Every line of the entries below that carries the string "LIMIT" should be copied.
=== Begin Enclosure ===
**src/rtl/wb_cmd_master_pkg.sv**
```systemverilog
// Shared definitions for the Wishbone command master.
// State encodings and the default timeout read-back value.
package wb_cmd_master_pkg;

    typedef enum logic [1:0] {
        ST_IDLE = 2'd0,
        ST_BUS  = 2'd1,
        ST_RESP = 2'd2
    } state_e;

    localparam logic [31:0] ERR_DATA_DEFAULT = 32'hDEADBEEF;

    localparam int CNT_W = 16;

endpackage

```
**src/rtl/wb_cmd_master_timeout.sv**
```systemverilog
// Bus-cycle watchdog: counts stalled cycles and flags the last allowed one.
// expired is high while the count sits at LIMIT-1.
module wb_timeout_ctr
    import wb_cmd_master_pkg::*;
#(
    parameter int LIMIT = 255
) (
    input  logic clk_i,
    input  logic rst_i,
    input  logic clr,
    input  logic en,
    output logic expired
);

    localparam logic [CNT_W-1:0] LAST = CNT_W'(LIMIT - 1);

    logic [CNT_W-1:0] cnt_q;
    logic [CNT_W-1:0] cnt_d;

    always_comb begin
        cnt_d = cnt_q;
        if (clr) begin
            cnt_d = '0;
        end else if (en) begin
            cnt_d = cnt_q + 1'b1;
        end
    end

    always_ff @(posedge clk_i or posedge rst_i) begin
        if (rst_i) begin
            cnt_q <= '0;
        end else begin
            cnt_q <= cnt_d;
        end
    end

    assign expired = (cnt_q == LAST);

endmodule

```
**src/rtl/wb_cmd_master.sv**
```systemverilog
// Single-outstanding command to Wishbone classic bridge with timeout.
// One command in, one bus cycle, one response out.
module wb_cmd_master
    import wb_cmd_master_pkg::*;
#(
    parameter int          TIMEOUT  = 255,
    parameter logic [31:0] ERR_DATA = ERR_DATA_DEFAULT
) (
    input  logic        wb_clk_i,
    input  logic        wb_rst_i,
    input  logic        cmd_valid_i,
    output logic        cmd_ready_o,
    input  logic        cmd_we_i,
    input  logic [31:0] cmd_adr_i,
    input  logic [31:0] cmd_dat_i,
    input  logic [3:0]  cmd_sel_i,
    output logic        rsp_valid_o,
    input  logic        rsp_ready_i,
    output logic [31:0] rsp_dat_o,
    output logic        rsp_err_o,
    output logic        wbm_cyc_o,
    output logic        wbm_stb_o,
    output logic        wbm_we_o,
    output logic [3:0]  wbm_sel_o,
    output logic [31:0] wbm_adr_o,
    output logic [31:0] wbm_dat_o,
    input  logic        wbm_ack_i,
    input  logic [31:0] wbm_dat_i,
    output logic        busy_o
);

    state_e      state_q, state_d;
    logic        cyc_q, cyc_d;
    logic        we_q, we_d;
    logic [3:0]  sel_q, sel_d;
    logic [31:0] adr_q, adr_d;
    logic [31:0] dat_q, dat_d;
    logic [31:0] rdat_q, rdat_d;
    logic        err_q, err_d;

    logic accept;
    logic in_bus;
    logic expired;

    assign in_bus = (state_q == ST_BUS);
    assign accept = (state_q == ST_IDLE) && cmd_valid_i;

    wb_timeout_ctr #(
        .LIMIT (TIMEOUT)
    ) u_tmo (
        .clk_i   (wb_clk_i),
        .rst_i   (wb_rst_i),
        .clr     (accept),
        .en      (in_bus && !wbm_ack_i),
        .expired (expired)
    );

    always_comb begin
        state_d = state_q;
        we_d    = we_q;
        sel_d   = sel_q;
        adr_d   = adr_q;
        dat_d   = dat_q;
        rdat_d  = rdat_q;
        err_d   = err_q;
        unique case (state_q)
            ST_IDLE: begin
                if (cmd_valid_i) begin
                    we_d    = cmd_we_i;
                    sel_d   = cmd_sel_i;
                    adr_d   = cmd_adr_i;
                    dat_d   = cmd_dat_i;
                    state_d = ST_BUS;
                end
            end
            ST_BUS: begin
                // A late ack beats the watchdog.
                if (wbm_ack_i) begin
                    rdat_d  = we_q ? 32'h0 : wbm_dat_i;
                    err_d   = 1'b0;
                    state_d = ST_RESP;
                end else if (expired) begin
                    rdat_d  = ERR_DATA;
                    err_d   = 1'b1;
                    state_d = ST_RESP;
                end
            end
            ST_RESP: begin
                if (rsp_ready_i) begin
                    state_d = ST_IDLE;
                end
            end
            default: begin
                state_d = ST_IDLE;
            end
        endcase
        cyc_d = (state_d == ST_BUS);
    end

    always_ff @(posedge wb_clk_i or posedge wb_rst_i) begin
        if (wb_rst_i) begin
            state_q <= ST_IDLE;
            cyc_q   <= 1'b0;
            we_q    <= 1'b0;
            sel_q   <= '0;
            adr_q   <= '0;
            dat_q   <= '0;
            rdat_q  <= '0;
            err_q   <= 1'b0;
        end else begin
            state_q <= state_d;
            cyc_q   <= cyc_d;
            we_q    <= we_d;
            sel_q   <= sel_d;
            adr_q   <= adr_d;
            dat_q   <= dat_d;
            rdat_q  <= rdat_d;
            err_q   <= err_d;
        end
    end

    assign cmd_ready_o = (state_q == ST_IDLE) && !wb_rst_i;
    assign rsp_valid_o = (state_q == ST_RESP);
    assign rsp_dat_o   = rdat_q;
    assign rsp_err_o   = err_q;
    assign wbm_cyc_o   = cyc_q;
    assign wbm_stb_o   = cyc_q;
    assign wbm_we_o    = we_q;
    assign wbm_sel_o   = sel_q;
    assign wbm_adr_o   = adr_q;
    assign wbm_dat_o   = dat_q;
    assign busy_o      = (state_q != ST_IDLE);

endmodule
```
=== End Enclosure ===
Expected output:
// expired is high while the count sits at LIMIT-1.
    parameter int LIMIT = 255
    localparam logic [CNT_W-1:0] LAST = CNT_W'(LIMIT - 1);
        .LIMIT (TIMEOUT)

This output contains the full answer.